The four-day, 150-mile journey to Philadelphia on horseback was markedly different from the march I’d participated in the year before. The heat was the same, as were the colors that lit the valleys, changed the leaves, and warmed the hills, but this time I rode at General Paterson’s side, and the tension I felt was entirely new. The general was careful to never look directly at me when others were around, but Agrippa sensed the disturbance immediately. He rode with Colonel Kosciuszko but sometimes fell back or spurred his horse forward, depending on his desire for certain company or a particular conversation. When General Paterson moved up beside General Howe for a brief conference, Agrippa drew his horse alongside mine.

“Did you upset the general again?” Agrippa asked me, frowning. “He’s not himself.”

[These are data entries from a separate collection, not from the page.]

### src/rtl/sost_regs.vh
// Register map, field layout, reset values and state codes of the
// shutter output select and trigger block.
// Assumes a 32-bit APB slave; each register index maps to byte index*4.
//
// Functional notes
// (RQ1) Bits 2:0 pick the substrate clear source
// (RQ2) Codes 0..3 route shutter generators 0..3
// (RQ3) Codes 4,5,7 route muxes; 6 forbidden
// (RQ4) Bits 5:3 pick mechanical shutter, reset 1
// (RQ5) Bits 8:6 pick flash strobe, reset 2
// (RQ6) Bits 11:9 pick test output, reset 3
// (RQ7) Eight trigger bits; ones start operations
// (RQ8) Bits 0..5 start shutter and substrate generators
// (RQ9) Bit6 exposure, bit7 readout, readout follows exposure
// (RQ10) New values apply at next vertical sync
`ifndef SOST_REGS_VH
`define SOST_REGS_VH

// Register indices and their byte addresses
`define SOST_TRIG_IDX        12'h001
`define SOST_ROUTE_IDX       12'h050
`define SOST_STATUS_IDX      12'h05F
`define SOST_TRIG_ADDR       12'h004
`define SOST_ROUTE_ADDR      12'h140
`define SOST_STATUS_ADDR     12'h17C

// Widths of the two documented registers and of one select field
`define SOST_TRIG_W          8
`define SOST_ROUTE_W         12
`define SOST_SEL_W           3

// Select field positions (low bit of each field)
`define SOST_SUB_SEL_LSB     0
`define SOST_MECH_SEL_LSB    3
`define SOST_STRB_SEL_LSB    6
`define SOST_TEST_SEL_LSB    9

// Reset values
`define SOST_SUB_SEL_RST     3'h0
`define SOST_MECH_SEL_RST    3'h1
`define SOST_STRB_SEL_RST    3'h2
`define SOST_TEST_SEL_RST    3'h3
`define SOST_TRIG_RST        8'h00
`define SOST_ROUTE_RST       12'h688

// Select codes for the non-generator sources and the forbidden code 6
`define SOST_CODE_SUB_A      3'h4
`define SOST_CODE_SUB_B      3'h5
`define SOST_CODE_BAD        3'h6
`define SOST_CODE_PAIR       3'h7

// Trigger bit positions
`define SOST_TRIG_SUB_A      4
`define SOST_TRIG_SUB_B      5
`define SOST_TRIG_EXPOSE     6
`define SOST_TRIG_READOUT    7

// Status register field positions
`define SOST_ST_EXP_BUSY     12
`define SOST_ST_RD_BUSY      13
`define SOST_ST_ROUTE_PEND   14
`define SOST_ST_TRIG_PEND    15
`define SOST_ST_LAST_TRIG    16

// Sequencer one-hot states
`define SOST_SEQ_IDLE        3'h1
`define SOST_SEQ_EXPOSE      3'h2
`define SOST_SEQ_READ        3'h4

`endif

### src/rtl/sost_out_mux.v
// One output pin selector: a 3-bit code picks a timing source.
// Assumes all sources are on pclk; the pin is driven from a flop.
`timescale 1ns/100ps
`default_nettype none
`include "sost_regs.vh"

module sost_out_mux (
  input  wire        pclk,          // Pixel clock
  input  wire        presetn,       // Async reset, active low
  input  wire [2:0]  sel,           // Active select code
  input  wire [3:0]  shutter_gen,   // Shutter generators 0..3
  input  wire        substrate_mux_a, // Substrate mux A output
  input  wire        substrate_mux_b, // Substrate mux B output
  input  wire        shutter_pair_mux, // Shutter pair mux output
  output reg         pin            // Registered output pin
);

  // Decode of one select code; code 6 drives low as a safe level
  function pick;
    input [2:0] code;
    input [3:0] gen;
    input       sa;
    input       sb;
    input       pr;
    begin
      if (code[2] == 1'b0) begin
        pick = gen[code[1:0]];                  // see RQ2
      end else if (code == `SOST_CODE_SUB_A) begin
        pick = sa;                              // see RQ3
      end else if (code == `SOST_CODE_SUB_B) begin
        pick = sb;                              // see RQ3
      end else if (code == `SOST_CODE_PAIR) begin
        pick = pr;                              // see RQ3
      end else begin
        pick = 1'b0;
      end
    end
  endfunction

  // Register the pin so it never glitches while the code settles
  always @(posedge pclk or negedge presetn) begin
    if (!presetn) begin
      pin <= 1'b0;
    end else begin
      pin <= pick(sel, shutter_gen, substrate_mux_a, substrate_mux_b, shutter_pair_mux);
    end
  end

endmodule // sost_out_mux
`default_nettype wire

### src/rtl/sost_seq.v
// Exposure and readout sequencer started by trigger bits 6 and 7.
// Assumes done inputs are one-cycle pulses from generators on pclk.
`timescale 1ns/100ps
`default_nettype none
`include "sost_regs.vh"

module sost_seq (
  input  wire        pclk,           // Pixel clock
  input  wire        presetn,        // Async reset, active low
  input  wire        go_exposure,    // Start exposure, one-cycle pulse
  input  wire        go_readout,     // Start readout, one-cycle pulse
  input  wire        exposure_done,  // Exposure generator finished
  input  wire        readout_done,   // Readout generator finished
  output reg         exposure_start, // Pulse to exposure logic
  output reg         readout_start,  // Pulse to readout logic
  output wire        exposure_busy,  // Exposure in progress
  output wire        readout_busy    // Readout in progress
);

  localparam [2:0] ST_IDLE   = `SOST_SEQ_IDLE;
  localparam [2:0] ST_EXPOSE = `SOST_SEQ_EXPOSE;
  localparam [2:0] ST_READ   = `SOST_SEQ_READ;

  reg [2:0] state;        // One-hot state
  reg       read_queued;  // Readout waits for exposure end

  assign exposure_busy = state[1];
  assign readout_busy  = state[2];

  // Triggers arriving while busy are dropped; software must wait for idle
  always @(posedge pclk or negedge presetn) begin
    if (!presetn) begin
      state          <= ST_IDLE;
      read_queued    <= 1'b0;
      exposure_start <= 1'b0;
      readout_start  <= 1'b0;
    end else begin
      exposure_start <= 1'b0;
      readout_start  <= 1'b0;
      case (state)
        ST_IDLE: begin
          if (go_exposure) begin
            exposure_start <= 1'b1;                 // see RQ9
            read_queued    <= go_readout;           // see RQ9
            state          <= ST_EXPOSE;
          end else if (go_readout) begin
            readout_start <= 1'b1;                  // see RQ9
            state         <= ST_READ;
          end
        end
        ST_EXPOSE: begin
          if (exposure_done) begin
            read_queued <= 1'b0;
            if (read_queued) begin
              readout_start <= 1'b1;                // see RQ9
              state         <= ST_READ;
            end else begin
              state <= ST_IDLE;
            end
          end
        end
        ST_READ: begin
          if (readout_done) begin
            state <= ST_IDLE;
          end
        end
        default: begin
          state <= ST_IDLE;
        end
      endcase
    end
  end

endmodule // sost_seq
`default_nettype wire

### src/rtl/sost_top.v
// Shutter output select and trigger block: APB registers, vertical
// sync shadowing, four routed output pins and generator start pulses.
// Assumes generator and mux inputs are on pclk; vertical_sync is a pin.
`timescale 1ns/100ps
`default_nettype none
`include "sost_regs.vh"

module sost_top (
  input  wire        pclk,              // Pixel clock, 25 MHz
  input  wire        presetn,           // Async reset, active low
  // APB slave
  input  wire        psel,              // Slave select
  input  wire        penable,           // Access phase
  input  wire        pwrite,            // Write when high
  input  wire [11:0] paddr,             // Byte address
  input  wire [31:0] pwdata,            // Write data
  output wire        pready,            // Always ready
  output reg  [31:0] prdata,            // Read data, from flops
  output wire        pslverr,           // Unmapped address or status write
  // Field boundary pin
  input  wire        vertical_sync,     // Asynchronous pin
  // Internal timing sources
  input  wire [3:0]  shutter_gen,       // Shutter generators 0..3
  input  wire        substrate_mux_a,   // Substrate mux A output
  input  wire        substrate_mux_b,   // Substrate mux B output
  input  wire        shutter_pair_mux,  // Shutter pair mux output
  input  wire        exposure_done,     // Exposure finished pulse
  input  wire        readout_done,      // Readout finished pulse
  // Routed pins
  output wire        substrate_clear_pin, // Substrate clear
  output wire        mech_shutter_pin,  // Mechanical shutter
  output wire        flash_strobe_pin,  // Flash strobe
  output wire        test_out_pin,      // Test output
  // Generator starts, one-cycle pulses
  output reg  [3:0]  shutter_start,     // Start shutter generators
  output reg         substrate_a_start, // Start substrate generator A
  output reg         substrate_b_start, // Start substrate generator B
  output wire        exposure_start,    // Start exposure sequence
  output wire        readout_start      // Start readout sequence
);

  localparam NPIN = 4;                  // Routed pins

  // Shadow copies written by software
  reg [`SOST_ROUTE_W-1:0] route_shadow;   // Pending routing
  reg [`SOST_TRIG_W-1:0]  trig_shadow;    // Pending trigger bits
  reg                     route_pend;     // Routing write not yet applied
  // Active copies used by the hardware
  reg [`SOST_ROUTE_W-1:0] route_active;   // Routing driving the muxes
  reg [`SOST_TRIG_W-1:0]  trig_last;      // Last trigger applied

  // Vertical sync synchroniser and edge detector
  reg vs_meta;                          // First stage, read by vs_sync only
  reg vs_sync;                          // Second stage
  reg vs_prev;                          // Delayed for edge detect
  wire field_edge;                      // Start of a new field

  // APB decode
  wire setup_phase;                     // Setup cycle of a transfer
  wire access_phase;                    // Completing cycle
  wire wr_now;                          // Write takes effect
  wire hit_trig;                        // Trigger address
  wire hit_route;                       // Routing address
  wire hit_status;                      // Status address
  wire hit_any;                         // Any mapped address

  // Sequencer
  reg  go_exposure;                     // Exposure bit applied
  reg  go_readout;                      // Readout bit applied
  wire exposure_busy;                   // Sequencer exposing
  wire readout_busy;                    // Sequencer reading out

  // Status word assembled from live state
  wire [31:0] status_word;

  // Decode of an address against a byte address constant
  function is_addr;
    input [11:0] a;
    input [11:0] target;
    begin
      is_addr = (a == target);
    end
  endfunction

  // Two flops before the pin is looked at; the edge uses stage two only
  always @(posedge pclk or negedge presetn) begin
    if (!presetn) begin
      vs_meta <= 1'b0;
      vs_sync <= 1'b0;
      vs_prev <= 1'b0;
    end else begin
      vs_meta <= vertical_sync;
      vs_sync <= vs_meta;
      vs_prev <= vs_sync;
    end
  end

  // Rising edge of the synchronised sync marks the field boundary
  assign field_edge = vs_sync & ~vs_prev;

  // Zero wait states: every access finishes in its first access cycle
  assign pready       = 1'b1;
  assign setup_phase  = psel & ~penable;
  assign access_phase = psel & penable;
  assign wr_now       = access_phase & pwrite;

  // Indices are word indices; the bus sees them times four
  assign hit_trig   = is_addr(paddr, `SOST_TRIG_ADDR);
  assign hit_route  = is_addr(paddr, `SOST_ROUTE_ADDR);
  assign hit_status = is_addr(paddr, `SOST_STATUS_ADDR);
  assign hit_any    = hit_trig | hit_route | hit_status;

  // Unmapped addresses error; writes to status are also refused
  assign pslverr = access_phase & (~hit_any | (pwrite & hit_status));

  // Routing shadow; the pending flag lets software see an unapplied write
  always @(posedge pclk or negedge presetn) begin
    if (!presetn) begin
      route_shadow <= `SOST_ROUTE_RST;
      route_pend   <= 1'b0;
    end else begin
      if (wr_now && hit_route) begin
        route_shadow <= pwdata[`SOST_ROUTE_W-1:0];   // see RQ10
        route_pend   <= 1'b1;
      end else if (field_edge) begin
        route_pend <= 1'b0;
      end
    end
  end

  // Trigger shadow; a write in the boundary cycle survives to the next
  // boundary rather than being cleared, so no request is lost
  always @(posedge pclk or negedge presetn) begin
    if (!presetn) begin
      trig_shadow <= `SOST_TRIG_RST;
    end else begin
      if (wr_now && hit_trig) begin
        trig_shadow <= pwdata[`SOST_TRIG_W-1:0];     // see RQ7
      end else if (field_edge) begin
        trig_shadow <= `SOST_TRIG_RST;               // see RQ10
      end
    end
  end

  // Active routing and trigger snapshot change only at the boundary
  always @(posedge pclk or negedge presetn) begin
    if (!presetn) begin
      route_active <= `SOST_ROUTE_RST;               // see RQ1
      trig_last    <= `SOST_TRIG_RST;
    end else begin
      if (field_edge) begin
        route_active <= route_shadow;                // see RQ10
        trig_last    <= trig_shadow;
      end
    end
  end

  // Start pulses, one cycle wide, for each trigger bit set high
  always @(posedge pclk or negedge presetn) begin
    if (!presetn) begin
      shutter_start     <= 4'h0;
      substrate_a_start <= 1'b0;
      substrate_b_start <= 1'b0;
      go_exposure       <= 1'b0;
      go_readout        <= 1'b0;
    end else begin
      if (field_edge) begin
        shutter_start     <= trig_shadow[3:0];                     // see RQ8
        substrate_a_start <= trig_shadow[`SOST_TRIG_SUB_A];        // see RQ8
        substrate_b_start <= trig_shadow[`SOST_TRIG_SUB_B];        // see RQ8
        go_exposure       <= trig_shadow[`SOST_TRIG_EXPOSE];       // see RQ9
        go_readout        <= trig_shadow[`SOST_TRIG_READOUT];      // see RQ9
      end else begin
        shutter_start     <= 4'h0;
        substrate_a_start <= 1'b0;
        substrate_b_start <= 1'b0;
        go_exposure       <= 1'b0;
        go_readout        <= 1'b0;
      end
    end
  end

  // Exposure then readout ordering lives in its own small machine
  sost_seq u_seq (
    .pclk           (pclk),
    .presetn        (presetn),
    .go_exposure    (go_exposure),
    .go_readout     (go_readout),
    .exposure_done  (exposure_done),
    .readout_done   (readout_done),
    .exposure_start (exposure_start),
    .readout_start  (readout_start),
    .exposure_busy  (exposure_busy),
    .readout_busy   (readout_busy)
  );

  // Four identical selectors, one per pin, each on its own 3-bit field
  wire [NPIN-1:0] pin_out;              // Selector outputs in field order

  genvar gi;
  generate
    for (gi = 0; gi < NPIN; gi = gi + 1) begin : g_pin
      sost_out_mux u_mux (
        .pclk             (pclk),
        .presetn          (presetn),
        .sel              (route_active[gi*`SOST_SEL_W +: `SOST_SEL_W]), // see RQ4
        .shutter_gen      (shutter_gen),
        .substrate_mux_a  (substrate_mux_a),
        .substrate_mux_b  (substrate_mux_b),
        .shutter_pair_mux (shutter_pair_mux),
        .pin              (pin_out[gi])
      );
    end
  endgenerate

  // Field order: substrate, mechanical shutter, strobe, test
  assign substrate_clear_pin = pin_out[0];   // see RQ1
  assign mech_shutter_pin    = pin_out[1];   // see RQ4
  assign flash_strobe_pin    = pin_out[2];   // see RQ5
  assign test_out_pin        = pin_out[3];   // see RQ6

  // Status shows the routing the hardware really uses, not the shadow
  assign status_word = {8'h00,
                        trig_last,
                        (|trig_shadow),
                        route_pend,
                        readout_busy,
                        exposure_busy,
                        route_active};

  // Read data is captured in the setup cycle so it comes from a flop;
  // the value therefore reflects state one cycle before completion
  always @(posedge pclk or negedge presetn) begin
    if (!presetn) begin
      prdata <= 32'h00000000;
    end else begin
      if (setup_phase && !pwrite) begin
        if (hit_trig) begin
          prdata <= {24'h000000, trig_shadow};
        end else if (hit_route) begin
          prdata <= {20'h00000, route_shadow};
        end else if (hit_status) begin
          prdata <= status_word;
        end else begin
          prdata <= 32'h00000000;
        end
      end
    end
  end

  // Code 6 is never to be written (see RQ3); the selector drives low if it is

endmodule // sost_top
`default_nettype wire
## config.mk

```make
export PLATFORM = sky130hd
export DESIGN_NAME = output_frequency_detector
export DESIGN_NICKNAME = d
export VERILOG_FILES = /design/src/shared/freq_detect_pkg.sv /design/src/shared/term_route_if.sv /design/src/logic/output_frequency_detector.sv /design/src/logic/term_router.sv
export SDC_FILE = /design/constraint.sdc
export NUM_CORES = 1
export LEC_CHECK = 0
export BUFFER_PORTS_ARGS = -buffer_cell sky130_fd_sc_hd__buf_2
export CORE_ASPECT_RATIO = 0.7
export CORE_MARGIN = 5
export CORE_UTILIZATION = 40
export DETAILED_ROUTE_END_ITERATION = 16
export PLACE_DENSITY_LB_ADDON = 0.12
export SETUP_SLACK_MARGIN = 0.15
export SYNTH_ARGS = -nofsm -noshare
export SYNTH_HDL_FRONTEND = slang
export SYNTH_SLANG_ARGS = --single-unit
export TNS_END_PERCENT = 10
```

## constraint.sdc

```tcl
create_clock -name i_sys_clk -period 6.3 [get_ports i_sys_clk]
set_clock_uncertainty 0.2 [all_clocks]
set_input_delay 0.315 -clock i_sys_clk [delete_from_list [all_inputs] [get_ports i_sys_clk]]
set_output_delay 0.315 -clock i_sys_clk [all_outputs]
set_load 0.05 [all_outputs]
```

“It is the constant mutinies.”

He scrunched up his face. “No. That’s something else. He’s on edge. And it’s always when you’re around, I noticed. I asked him if he wanted to make a switch.”

“Agrippa?”

“A switch. I take care of him. You take care of the colonel. He said that wasn’t necessary. But I’m wondering if it is.”

I was stunned into silence, unable to protest, and Grippy saw my distress.

“You’ve taken good care of him,” he rushed to add. “If you didn’t, I would insist. The general is my best friend. He looks out for me. I look out for him. You do a good job, Bonny. But sometimes people just don’t mix. Oil and water.”

“It is my leg,” I blurted out. “He has tried to give me less to do so I will heal. I’ve argued with him on the matter. I am fine. But he won’t hear it.”